P2X7 protein expression and polymorphism in non-small cell lung cancer (NSCLC)

Background: P2X7, a purinergic receptor, plays important roles in inflammatory diseases, but recently its expression has been found in several tumors, suggesting a potential role as a cancer cell biomarker. Moreover, the relative amount of P2X7 varies among human individuals due to numerous single nucleotide polymorphisms resulting in either a loss-or gain-of-function; the P2X7 gene is highly polymorphic, and polymorphisms in the promoter or coding region may modify its expression or function. A polymorphism in exon 13 of the P2X7 receptor gene at the + 1513 position (Glu496Ala substitution, corresponding to SNP rs3751143) has been shown to eradicate the function of this receptor and has been correlated with histological variants and clinical parameters in thyroid cancer.

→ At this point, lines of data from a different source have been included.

From an optimization exercise on the open Yosys and OpenROAD flow, aimed at small area, a short achievable clock period and few clock cycles; shortcuts taken in it are not production practice.
The RTL was checked by simulation tests, not by an equivalence proof against the original design.
Power is estimated from default activity; no workload was simulated.

==> build 24 <==
## mips_top
module mips_top (input         clk,
                 input         rst,
                 input         port_sel,
                 input         port_en,
                 input  [31:0] user_input,
                 input  [31:0] mem_rdata,
                 output [7:0]  mem_addr,
                 output [31:0] mem_wdata,
                 output        mem_we,
                 output [31:0] outport,
                 output        halted);
    reg [31:0] inport0, inport1, outp;
    always @(posedge clk) begin
        if (port_en && !port_sel) inport0 <= user_input;
        if (port_en &&  port_sel) inport1 <= user_input;
    end
    assign outport = outp;
    reg  [7:0]  ma;      
    reg         fv;      
    reg  [7:0]  ra;      
    reg  [7:0]  da;      
    reg  [7:0]  da1;     
    reg         dv;      
    reg         dbp;     
    reg         dtk;     
    reg         btb_v, btb_1, btb_2, btb_f;
    reg  [7:0]  ras;
    reg  [7:0]  btb_a, btb_t;
    reg         mwe;
    reg  [31:0] mwd;
    assign mem_addr  = ma;
    assign mem_we    = mwe;
    assign mem_wdata = mwd;
    reg         ldm;     
    reg  [4:0]  ldm_rt;
    reg         ldw;     
    reg  [4:0]  ldw_rt;
    reg         hlt;
    assign halted = hlt;
    reg         rst_q;
    always @(posedge clk)
        rst_q <= rst;
    reg  [31:0] ir;
    reg         iv;
    reg         ir_bp;   
    reg         ir_btb;  
    reg  [31:0] rpc;     
    reg         xv;
    reg  [31:0] xa, xb;  
    reg  [31:0] xalt;    
    reg         mq;      
  ...
==> flow/config.mk <==
export PLATFORM = sky130hd
export DESIGN_NAME = mips_top
export DESIGN_NICKNAME = mips_top
export VERILOG_FILES = /design/flow/design.v
export SDC_FILE = /design/flow/constraint.sdc
export NUM_CORES = 8
export LEC_CHECK = 0
export CAP_MARGIN = 20
export CORE_MARGIN = 2
export CORE_UTILIZATION = 50
export CTS_CLUSTER_DIAMETER = 60
export CTS_CLUSTER_SIZE = 20
export PLACE_DENSITY = 0.65
export SLEW_MARGIN = 20
==> flow/constraint.sdc <==
create_clock -name core_clock -period 14.0 [get_ports {clk}]
set_input_delay 2.8000 -clock core_clock [delete_from_list [all_inputs] [get_ports {clk}]]
set_output_delay 2.8000 -clock core_clock [all_outputs]
set_load 0.01 [all_outputs]
standard.sh (not shown) runs the stock make flow with config.mk's settings and CLKGATE_MAP_FILE= SYNTH_SCRIPT=/design/flow/synth_recipe.tcl, a recipe that flattens the netlist after the stock synthesis.
==> flow/flow/run.sh <==
#!/bin/bash
set -o pipefail
bash standard.sh SETUP_SLACK_MARGIN=10 \
    "BUFFER_PORTS_ARGS=-buffer_cell sky130_fd_sc_hd__buf_4" \
    finish > standard.log 2>&1
==> inputs of trial 18, as changes to build 24 <==
--- a/flow/design.v
+++ b/flow/design.v
@@ -198,12 +198,12 @@
             w_we   <= 1'b0;
             mq     <= 1'b0;
             btb_v  <= 1'b0;
             ras    <= 8'd0;
         end else begin
-            if (d_jump && d_op_j && mem_rdata[26])
-                ras <= da1;
+            if (iv && i_jal)
+                ras <= rpc4[9:2];
             if (iv && branch && pred && !(btb_v && btb_a == rpc[9:2])) begin
                 btb_v <= 1'b1;
                 btb_1 <= 1'b0;
                 btb_2 <= 1'b0;
                 btb_f <= 1'b0;
@@ -329,26 +329,14 @@
                 if (rst || wsel[r])
                     q <= wbus;
             assign rv[r] = q;
         end
     endgenerate
-    wire fw0 = en0 && we && (wa == ra0) && (wa != 5'd0);
-    wire fw1 = en1 && we && (wa == ra1) && (wa != 5'd0);
-    wire [31:0] sel0 = (32'd1 << ra0) & {32{en0 && !fw0}};
-    wire [31:0] sel1 = (32'd1 << ra1) & {32{en1 && !fw1}};
-    reg  [31:0] o0, o1;
-    integer k;
-    always @(*) begin
-        o0 = {32{fw0}} & wd;
-        o1 = {32{fw1}} & wd;
-        for (k = 1; k < 32; k = k + 1) begin
-            o0 = o0 | ({32{sel0[k]}} & rv[k]);
-            o1 = o1 | ({32{sel1[k]}} & rv[k]);
-        end
-    end
-    assign rd0 = o0;
-    assign rd1 = o1;
+    wire fw0 = we && (wa == ra0) && (wa != 5'd0);
+    wire fw1 = we && (wa == ra1) && (wa != 5'd0);
+    assign rd0 = {32{en0}} & (fw0 ? wd : rv[ra0]);
+    assign rd1 = {32{en1}} & (fw1 ? wd : rv[ra1]);
 endmodule
 module mips_mul (input             clk,
                  input             rst,
                  input             start,
                  input             sgn,
==> flow/flow/run.sh (replaced) <==
#!/bin/bash
set -o pipefail
bash standard.sh SETUP_SLACK_MARGIN=10.3 finish > standard.log 2>&1
--- a/flow/config.mk
+++ b/flow/config.mk
@@ -5,10 +5,10 @@
 export SDC_FILE = /design/flow/constraint.sdc
 export NUM_CORES = 8
 export LEC_CHECK = 0
 export CAP_MARGIN = 20
 export CORE_MARGIN = 2
-export CORE_UTILIZATION = 50
+export CORE_UTILIZATION = 55
 export CTS_CLUSTER_DIAMETER = 60
 export CTS_CLUSTER_SIZE = 20
-export PLACE_DENSITY = 0.65
+export PLACE_DENSITY = 0.7
 export SLEW_MARGIN = 20
==> inputs of build 44, as changes to build 24 <==
--- a/flow/design.v
+++ b/flow/design.v
@@ -100,12 +100,11 @@
     wire [31:0] rf_a, rf_b;
     reg         w_we;
     reg  [4:0]  w_wa;
     reg  [31:0] w_wd;
     register_file i_rf (.clk(clk), .rst(rst_q), .we(w_we), .wa(w_wa), .wd(w_wd),
-                        .ra0(rs), .ra1(rt), .en0(!a_zero), .en1(b_rt),
-                        .rd0(rf_a), .rd1(rf_b));
+                        .ra0(rs), .ra1(rt), .rd0(rf_a), .rd1(rf_b));
     wire        mbusy;
     wire [31:0] hi, lo;
     wire        x_exec  = xv && !ldw && !hlt;
     wire        x_free  = !xv || x_exec;
     wire        x_free_d = !(xv && ldw);       
@@ -152,20 +151,22 @@
     wire [31:0] btarget = {rpc[31:2] + {14'd0, imm} + 30'd1, 2'b00};
     wire [31:0] rtarget = (i_j || i_jal) ? {rpc4[31:28], ir[25:0], 2'b00} :
                           f_jr ? {rpc[31:10], ras, 2'b00} : btarget;
     wire fxa = xv && x_wr && (x_wa == rs) && !a_zero;
     wire fxb = xv && x_wr && (x_wa == rt) && b_rt;
-    wire [31:0] a_base = rf_a;
-    wire [31:0] b_base = rf_b
-                       | ({32{i_alu}}  & {16'd0, imm})
+    wire fwa = !a_zero && !fxa && w_we && (w_wa == rs);
+    wire fwb = b_rt && !fxb && w_we && (w_wa == rt);
+    wire fra = !a_zero && !fxa && !fwa;
+    wire frb = b_rt && !fxb && !fwb;
+    wire [31:0] b_alt  = ({32{i_alu}}  & {16'd0, imm})
                        | ({32{lw_p0}}  & inport0)
                        | ({32{lw_p1}}  & inport1)
                        | ({32{i_jal}}  & rpc4)
                        | ({32{f_mfhi}} & hi)
                        | ({32{f_mflo}} & lo);
-    wire [31:0] a_next = fxa ? x_res : a_base;
-    wire [31:0] b_next = fxb ? x_res : b_base;
+    wire [31:0] a_next = ({32{fxa}} & x_res) | ({32{fwa}} & w_wd) | ({32{fra}} & rf_a);
+    wire [31:0] b_next = ({32{fxb}} & x_res) | ({32{fwb}} & w_wd) | ({32{frb}} & rf_b) | b_alt;
     wire ir_free = r_adv || !iv;
     wire btb_hit = btb_v && fv && (ma == btb_a);
     wire btb_x   = btb_f ? btb_2 : btb_1;
     wire btb_tk  = btb_hit && !btb_x;
     wire accept  = dv && !x_redir && ir_free;
@@ -198,12 +199,12 @@
             w_we   <= 1'b0;
             mq     <= 1'b0;
             btb_v  <= 1'b0;
             ras    <= 8'd0;
         end else begin
-            if (d_jump && d_op_j && mem_rdata[26])
-                ras <= da1;
+            if (iv && i_jal)
+                ras <= rpc4[9:2];
             if (iv && branch && pred && !(btb_v && btb_a == rpc[9:2])) begin
                 btb_v <= 1'b1;
                 btb_1 <= 1'b0;
                 btb_2 <= 1'b0;
                 btb_f <= 1'b0;
@@ -311,12 +312,10 @@
                       input             we,
                       input      [4:0]  wa,
                       input      [31:0] wd,
                       input      [4:0]  ra0,
                       input      [4:0]  ra1,
-                      input             en0,     
-                      input             en1,
                       output     [31:0] rd0,
                       output     [31:0] rd1);
     wire [31:0] wsel = we ? (32'd1 << wa) : 32'd0;
     wire [31:0] wbus = rst ? 32'd0 : wd;
     wire [31:0] rv [0:31];
@@ -329,26 +328,12 @@
                 if (rst || wsel[r])
                     q <= wbus;
             assign rv[r] = q;
         end
     endgenerate
-    wire fw0 = en0 && we && (wa == ra0) && (wa != 5'd0);
-    wire fw1 = en1 && we && (wa == ra1) && (wa != 5'd0);
-    wire [31:0] sel0 = (32'd1 << ra0) & {32{en0 && !fw0}};
-    wire [31:0] sel1 = (32'd1 << ra1) & {32{en1 && !fw1}};
-    reg  [31:0] o0, o1;
-    integer k;
-    always @(*) begin
-        o0 = {32{fw0}} & wd;
-        o1 = {32{fw1}} & wd;
-        for (k = 1; k < 32; k = k + 1) begin
-            o0 = o0 | ({32{sel0[k]}} & rv[k]);
-            o1 = o1 | ({32{sel1[k]}} & rv[k]);
-        end
-    end
-    assign rd0 = o0;
-    assign rd1 = o1;
+    assign rd0 = rv[ra0];
+    assign rd1 = rv[ra1];
 endmodule
 module mips_mul (input             clk,
                  input             rst,
                  input             start,
                  input             sgn,
--- a/flow/config.mk
+++ b/flow/config.mk
@@ -5,10 +5,10 @@
 export SDC_FILE = /design/flow/constraint.sdc
 export NUM_CORES = 8
 export LEC_CHECK = 0
 export CAP_MARGIN = 20
 export CORE_MARGIN = 2
-export CORE_UTILIZATION = 50
+export CORE_UTILIZATION = 55
 export CTS_CLUSTER_DIAMETER = 60
 export CTS_CLUSTER_SIZE = 20
-export PLACE_DENSITY = 0.65
+export PLACE_DENSITY = 0.7
 export SLEW_MARGIN = 20
==> comparison <==
- Build 24 finished with timing, DRC and antenna clean. Build 44 completed without violations. Trial 18 ran to the end with no violations.
- Via count: build 24 > trial 18 > build 44.
- Worst hold slack: trial 18 > build 24 > build 44.
- In clock power, trial 18 and build 44 hardly differ.
- Combinational power: trial 18 > build 24 > build 44.
- In build 44 the register-to-register slack is better than in build 24, by 0.38 ns.
- In build 24 the total power is larger than in build 44, by about 9%.
- Sequential share of layout area: build 44 > trial 18 > build 24.
- Clock skew: build 44 < build 24 < trial 18.
Testbench counts of build 24, summed over its fixed seeds: cycles 184,562.
Testbench counts of trial 18, summed over its fixed seeds: cycles 184,562.
Testbench counts of build 44, summed over its fixed seeds: cycles 184,562.

-- re-timing with driven ports --
The results above use ideal ports. As a check the final layouts listed here were re-extracted and re-timed, cells and wires unchanged. Step 1 (the two cells are an assumption about what drives the block):
set clk [get_ports {clk}]
set_driving_cell -lib_cell sky130_fd_sc_hd__clkbuf_16 $clk
set_driving_cell -lib_cell sky130_fd_sc_hd__buf_2 [delete_from_list [all_inputs] $clk]
Step 2 also shifts input and output timing later by t, the mid clock arrival at the registers, as if the neighbouring blocks saw the same clock. a / b / c = ideal ports / drivers / drivers and shift; a / b = the first two.
| run | t, ns | slack for setup (ns) | worst register clock-pin slew, ns |
|---|---|---|---|
| build 24 | 0.913 | 9.521 / 9.521 / 8.776 | 0.09 / 0.09 |
| trial 18 | 0.871 | 9.860 / 9.849 / 9.233 | 0.09 / 0.09 |
| build 44 | 0.880 | 9.905 / 9.836 / 9.135 | 0.09 / 0.09 |
After both steps setup and hold are still met in every run listed. The setup slack of build 44, which loses most, moves by -0.069 ns with the drivers and by -0.770 ns with both steps.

Until now, no data regarding P2X7 expression and polymorphisms in lung cancer have been published; based on these premises, we decided to evaluate the impact of the P2X7 expression and polymorphisms in ninety-seven cases of non-small cell lung cancer (NSCLC). Results: No significant difference in the genotype frequency of the A1513C polymorphism was found between the two histological variants of NSCLC, adenocarcinoma and squamous cell carcinoma, and no statistically significant associations were observed between P2X7 protein expression and the main clinico-pathological characteristics of the NSCLC patients. Conclusions: Based on our results, P2X7 expression and polymorphisms seem to have no potential impact in patients with non-small cell lung cancer; however, further studies will surely provide deeper insights regarding the role of this receptor at the clinical level in NSCLC.